Many of the changes you have experienced have been terribly constraining, and yet in so many ways, you have decided not to be reduced by them. In the past year, Wake students have led social justice teach-in and organized international conferences on inequality. You’ve raised funds for refugees and tutored public school students struggling with remote learning. You’ve put on virtual concerts and performed socially distance productions of Shakespeare. And along the way, you’ve won debate championships, earned prestigious scholarships and hosted the first Demon Deacon football games since the start of the pandemic.

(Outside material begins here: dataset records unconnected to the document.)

[src/mvm_pkg.sv]
// Shared types, constants and arithmetic helpers for the matrix-vector multiplier.
`timescale 1ns / 1ps

package mvm_pkg;

  // Default largest matrix dimension.
  localparam int MAX_SIZE_DEF = 64;

  // Fixed field widths.
  localparam int CFG_W  = 7;
  localparam int ELEM_W = 32;
  localparam int ACC_W  = 64;
  localparam int ROW_W  = 6;

  // Reset value of the size register.
  localparam logic [CFG_W-1:0] SIZE_RESET = 7'd64;

  // Address width of the queue between front and back.
  localparam int QUEUE_AW = 2;

  // Input item kinds.
  typedef enum logic {
    MODE_LOAD   = 1'b0,
    MODE_MATRIX = 1'b1
  } mode_t;

  // One matrix element with its vector operand and row bookkeeping.
  typedef struct packed {
    logic signed [ELEM_W-1:0] elem;
    logic signed [ELEM_W-1:0] vec;
    logic                     row_done;
    logic [ROW_W-1:0]         row_idx;
    logic                     last;
  } mvm_item_t;

  // Two's complement add that clamps to the most positive or negative value.
  function automatic logic [ACC_W-1:0] sat_add(input logic [ACC_W-1:0] a,
                                               input logic [ACC_W-1:0] b);
    logic [ACC_W-1:0] r;
    r = a + b;
    if ((a[ACC_W-1] == b[ACC_W-1]) && (r[ACC_W-1] != a[ACC_W-1])) begin
      r = a[ACC_W-1] ? {1'b1, {(ACC_W-1){1'b0}}} : {1'b0, {(ACC_W-1){1'b1}}};
    end
    return r;
  endfunction

endpackage

[src/mvm_back.sv]
// Back end: registered multiply, saturating accumulate and row result output.
`timescale 1ns / 1ps

module mvm_back (
  input  logic                              clk,
  input  logic                              rst_n,
  input  logic                              pop,
  input  mvm_pkg::mvm_item_t                pop_item,
  output logic                              out_strobe,
  output logic signed [mvm_pkg::ACC_W-1:0]  out_dot_product,
  output logic [mvm_pkg::ROW_W-1:0]         out_row_index,
  output logic                              out_last_row
);
  import mvm_pkg::*;

  logic                    mul_valid_r;
  logic signed [ACC_W-1:0] prod_r;
  logic                    mul_done_r;
  logic [ROW_W-1:0]        mul_row_r;
  logic                    mul_last_r;

  logic [ACC_W-1:0]        acc_r, acc_sum;
  logic                    strobe_r;
  logic [ACC_W-1:0]        dot_r;
  logic [ROW_W-1:0]        row_r;
  logic                    last_r;

  // Multiply stage: exact Q32.32 product of two Q16.16 values.
  always_ff @(posedge clk) begin
    if (!rst_n) begin
      mul_valid_r <= 1'b0;
    end else begin
      mul_valid_r <= pop;
    end
  end

  always_ff @(posedge clk) begin
    if (pop) begin
      prod_r     <= pop_item.elem * pop_item.vec;
      mul_done_r <= pop_item.row_done;
      mul_row_r  <= pop_item.row_idx;
      mul_last_r <= pop_item.last;
    end
  end

  // Accumulate stage: the sum restarts after each finished row.
  assign acc_sum = sat_add(acc_r, prod_r);

  always_ff @(posedge clk) begin
    if (!rst_n) begin
      acc_r    <= '0;
      strobe_r <= 1'b0;
    end else begin
      strobe_r <= mul_valid_r && mul_done_r;
      if (mul_valid_r) begin
        acc_r <= mul_done_r ? '0 : acc_sum;
      end
    end
  end

  always_ff @(posedge clk) begin
    if (mul_valid_r && mul_done_r) begin
      dot_r  <= acc_sum;
      row_r  <= mul_row_r;
      last_r <= mul_last_r;
    end
  end

  assign out_strobe      = strobe_r;
  assign out_dot_product = dot_r;
  assign out_row_index   = row_r;
  assign out_last_row    = last_r;

endmodule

That perseverance has served you well in your time at Wake Forest. And it’s going to be even more needed to come in this season that is ahead in your lives and in the life of the United States. The past year has exposed deep fractures in the foundations of American life. We see a pandemic far from over after claiming the lives of 582,000 Americans and counting with communities of color suffering the brunt of the public health and economic consequences. We see a worldwide reckoning over racial justice that calls attention to centuries old patterns of violence and abuse. We’re seeing wildfires, hurricanes and other climate disasters that mount as a gathering threat that will only get worse, if we don’t act. We even see threats to our democracy itself, here in America, of all places. Confronting these challenges is going to be the defining task of your lifetimes and mine. But if these challenges are a source of pain and pressure, they’re also a source of propulsion. You are assured, amid all of the disruptions to your lives, that you will see no shortage of wonderful ways to work for humanity. Rarely does history have signed so many forms of urgent work to a single generation. And yet here you are. Your final year at Wake may have been disrupted by events you couldn’t control, but in the gravity of those events lie sources of purpose and urgency that will make your choices now about how you use the skills and passion and ideals you’ve cultivated here all the more consequential.

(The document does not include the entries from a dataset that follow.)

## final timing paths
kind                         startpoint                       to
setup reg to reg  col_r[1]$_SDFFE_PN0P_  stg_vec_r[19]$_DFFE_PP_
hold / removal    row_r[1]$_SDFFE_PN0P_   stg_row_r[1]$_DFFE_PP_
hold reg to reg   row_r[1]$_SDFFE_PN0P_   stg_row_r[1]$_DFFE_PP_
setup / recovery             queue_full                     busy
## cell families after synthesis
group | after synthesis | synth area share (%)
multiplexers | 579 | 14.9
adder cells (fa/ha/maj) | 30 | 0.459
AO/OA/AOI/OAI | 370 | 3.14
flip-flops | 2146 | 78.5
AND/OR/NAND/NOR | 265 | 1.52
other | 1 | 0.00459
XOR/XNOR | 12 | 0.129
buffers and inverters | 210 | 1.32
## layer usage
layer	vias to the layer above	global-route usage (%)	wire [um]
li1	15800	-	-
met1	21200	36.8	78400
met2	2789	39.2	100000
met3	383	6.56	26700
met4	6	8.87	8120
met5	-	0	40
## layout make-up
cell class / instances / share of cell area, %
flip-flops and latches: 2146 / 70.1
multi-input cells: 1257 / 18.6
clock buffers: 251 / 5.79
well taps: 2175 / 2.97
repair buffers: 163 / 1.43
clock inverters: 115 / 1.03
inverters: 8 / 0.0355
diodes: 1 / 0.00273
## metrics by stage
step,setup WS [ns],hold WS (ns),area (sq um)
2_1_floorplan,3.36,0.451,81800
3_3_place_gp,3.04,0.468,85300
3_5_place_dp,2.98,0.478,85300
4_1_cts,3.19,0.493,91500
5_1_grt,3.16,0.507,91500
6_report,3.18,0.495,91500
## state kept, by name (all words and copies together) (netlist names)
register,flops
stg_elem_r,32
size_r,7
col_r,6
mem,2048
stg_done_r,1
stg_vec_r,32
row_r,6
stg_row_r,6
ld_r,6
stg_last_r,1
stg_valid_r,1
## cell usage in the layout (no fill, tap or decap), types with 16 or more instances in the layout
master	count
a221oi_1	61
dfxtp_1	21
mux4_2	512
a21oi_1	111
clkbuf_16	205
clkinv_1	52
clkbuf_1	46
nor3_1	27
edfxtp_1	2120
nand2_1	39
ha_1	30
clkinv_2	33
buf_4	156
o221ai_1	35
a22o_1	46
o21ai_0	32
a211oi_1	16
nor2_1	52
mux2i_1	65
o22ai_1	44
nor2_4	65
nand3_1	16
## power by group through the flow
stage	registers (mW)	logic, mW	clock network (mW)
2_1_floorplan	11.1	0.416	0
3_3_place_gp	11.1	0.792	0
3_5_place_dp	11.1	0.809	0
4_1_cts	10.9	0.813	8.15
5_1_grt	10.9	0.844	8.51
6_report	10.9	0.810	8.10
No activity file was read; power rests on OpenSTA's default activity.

As we emerge from this pandemic, as you begin your lives as graduates, your talent, your service will be needed. Whether that service comes literally in the sense of a professional calling to public or military service, or whether it’s in the service you may give to your country or community or society in the midst of private or academic or other work, the potential for your usefulness to humanity is not in question. All that is in question is exactly how you will rise to this occasion. And from all I know of what you have done with your time at Wake Forest, you’re off to a very good start. So congratulations, once more on this remarkable achievement, and I can’t wait to see the wonderful things that you will do for humanity.